A previously unknown attack group has been targeting telecommunications providers in Middle Eastern countries with a custom backdoor that in some cases is disguised as a legitimate security application.
The new threat group appears to have been operating for several years at least and researchers with Cisco Talos have named the group ShroudedSnooper. The group uses at least two separate implants, known as HTTPSnoop and PipeSnoop, and likely is gaining initial access to its targets by compromising Internet-facing servers. Telcos have been a prime target for many APT groups for some time as they can give attackers a key leverage point from which to steal sensitive information and gather intelligence on a wide range of organizations. In many countries telcos are government-operated entities, which makes them even more attractive targets.
The Talos researchers identified multiple variants of HTTPSnoop and PipeSnoop, including one that masquerades as the Palo Alto Networks Cortex XDR app. Those variants were disguised as a version of the XDR app that was released in August 2022 and eliminated in April 2023.

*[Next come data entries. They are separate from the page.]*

**src/rtl/msit_pkg.sv**
```systemverilog
// Package for the multi-slot interval timer: operation and status codes,
// controller state type and default sizes. No dependencies.
`timescale 1ns / 1ps
package msit_pkg;
  localparam int SLOTS_DEF = 16;
  localparam int TIME_BITS_DEF = 32;
  localparam int RUN_BITS_DEF = 16;
  localparam int MAX_RESULTS = 16;

  typedef enum logic [3:0] {
    OP_SETUP = 4'd0, OP_DELETE = 4'd1, OP_CHANGE = 4'd2, OP_RESTART = 4'd3,
    OP_ENABLE = 4'd4, OP_DISABLE = 4'd5, OP_TOGGLE = 4'd6, OP_EN_ALL = 4'd7,
    OP_DIS_ALL = 4'd8, OP_TICK = 4'd9
  } op_t;

  localparam logic [1:0] ST_OK = 2'd0;
  localparam logic [1:0] ST_FULL = 2'd1;
  localparam logic [1:0] ST_BAD = 2'd2;
  localparam logic [1:0] ST_IDLE_TICK = 2'd3;

  typedef enum logic [2:0] {
    S_IDLE, S_OP, S_EXAM, S_DIV, S_UPD, S_OUT, S_FINAL
  } state_t;

  typedef struct packed {
    logic       load;       // capture input item
    logic       do_op;      // apply non-tick operation
    logic       div_start;  // launch divider
    logic       upd;        // commit tick result of slot
    logic       next_slot;  // advance scan pointer
    logic       emit;       // present the next recorded fire
    logic       final_load; // present the nothing-fired tick result
  } cmd_t;

  typedef struct packed {
    logic       is_tick;
    logic       scan_done;
    logic       expired;
    logic       need_div;
    logic       div_done;
    logic       any_fired;
    logic       emit_last;
    logic       out_busy;
  } sts_t;
endpackage

```
**src/rtl/msit_ctrl.sv**
```systemverilog
// Controller state machine for the timer block.
// Depends on msit_pkg.
`timescale 1ns / 1ps
module msit_ctrl (
  input  logic          clk,
  input  logic          rst,
  input  logic          in_valid,
  output logic          in_ready,
  input  msit_pkg::sts_t sts,
  output msit_pkg::cmd_t cmd
);
  import msit_pkg::*;
  state_t state, state_next;

  always_ff @(posedge clk) begin
    if (rst) begin
      state <= S_IDLE;
    end else begin
      state <= state_next;
    end
  end

  always_comb begin
    state_next = state;
    cmd = '0;
    in_ready = 1'b0;
    case (state)
      S_IDLE: begin
        in_ready = 1'b1;
        if (in_valid) begin
          cmd.load = 1'b1;
          state_next = S_OP;
        end
      end
      S_OP: begin
        if (sts.is_tick) begin
          state_next = S_EXAM;
        end else if (!sts.out_busy) begin
          cmd.do_op = 1'b1;
          state_next = S_IDLE;
        end
      end
      S_EXAM: begin
        if (sts.scan_done) begin
          state_next = sts.any_fired ? S_OUT : S_FINAL;
        end else if (!sts.expired) begin
          cmd.next_slot = 1'b1;
        end else if (sts.need_div) begin
          cmd.div_start = 1'b1;
          state_next = S_DIV;
        end else begin
          state_next = S_UPD;
        end
      end
      S_DIV: begin
        if (sts.div_done) begin
          state_next = S_UPD;
        end
      end
      S_UPD: begin
        cmd.upd = 1'b1;
        cmd.next_slot = 1'b1;
        state_next = S_EXAM;
      end
      S_OUT: begin
        if (!sts.out_busy) begin
          cmd.emit = 1'b1;
          if (sts.emit_last) begin
            state_next = S_IDLE;
          end
        end
      end
      S_FINAL: begin
        if (!sts.out_busy) begin
          cmd.final_load = 1'b1;
          state_next = S_IDLE;
        end
      end
      default: state_next = S_IDLE;
    endcase
  end
endmodule

```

“HTTPSnoop is a simple, yet effective, new backdoor that uses low-level Windows APIs to interact directly with the HTTP device on the system. It leverages this capability to bind to specific HTTP(S) URL patterns to the endpoint to listen for incoming requests. Any incoming requests for the specified URLs are picked up by the implant, which then proceeds to decode the data accompanying the HTTP request. The decoded HTTP data is, in fact, shellcode that is then executed on the infected endpoint,” the Talos researchers said.
“The DLL-based variants of HTTPSnoop usually rely on DLL hijacking in benign applications and services to get activated on the infected system. The attackers initially crafted the first variant of the implant on April 17, 2023, so that it could bind to specific HTTP URLs on the endpoint to listen for incoming shellcode payloads that are then executed on the infected endpoint. These HTTP URLs resemble those of Microsoft’s Exchange Web Services (EWS) API, a product that enables applications to access mailbox items.”
PipeSnoop is a companion implant to HTTPSnoop that the researchers believe is an upgraded version of HTTPSnoop and is designed to work in a different way. PipeSnoop executes arbitrary shellcode and likely works in conjunction with a separate component that the researchers have not yet discovered.
“As indicated by the name, PipeSnoop will simply attempt to connect to a pre-existing named pipe on the system. Named pipes are a common means of Inter-Process Communication (IPC) on the Windows operating system. The key requirement here is that the named pipe that PipeSnoop connects to should have been already created/established - PipeSnoop does not attempt to create the pipe, it simply tries to connect to it,” the researchers said.
“This capability indicates that PipeSnoop cannot function as a standalone implant (unlike HTTPSnoop) on the endpoint. It needs a second component, that acts as a server that will obtain arbitrary shellcode via some methods and will then feed the shellcode to PipeSnoop via the named pipe.”
The Talos researchers did not specify which countries ShroudedSnooper has targeted with its implants, but said that it has disclosed the findings to Palo Alto Networks and Microsoft.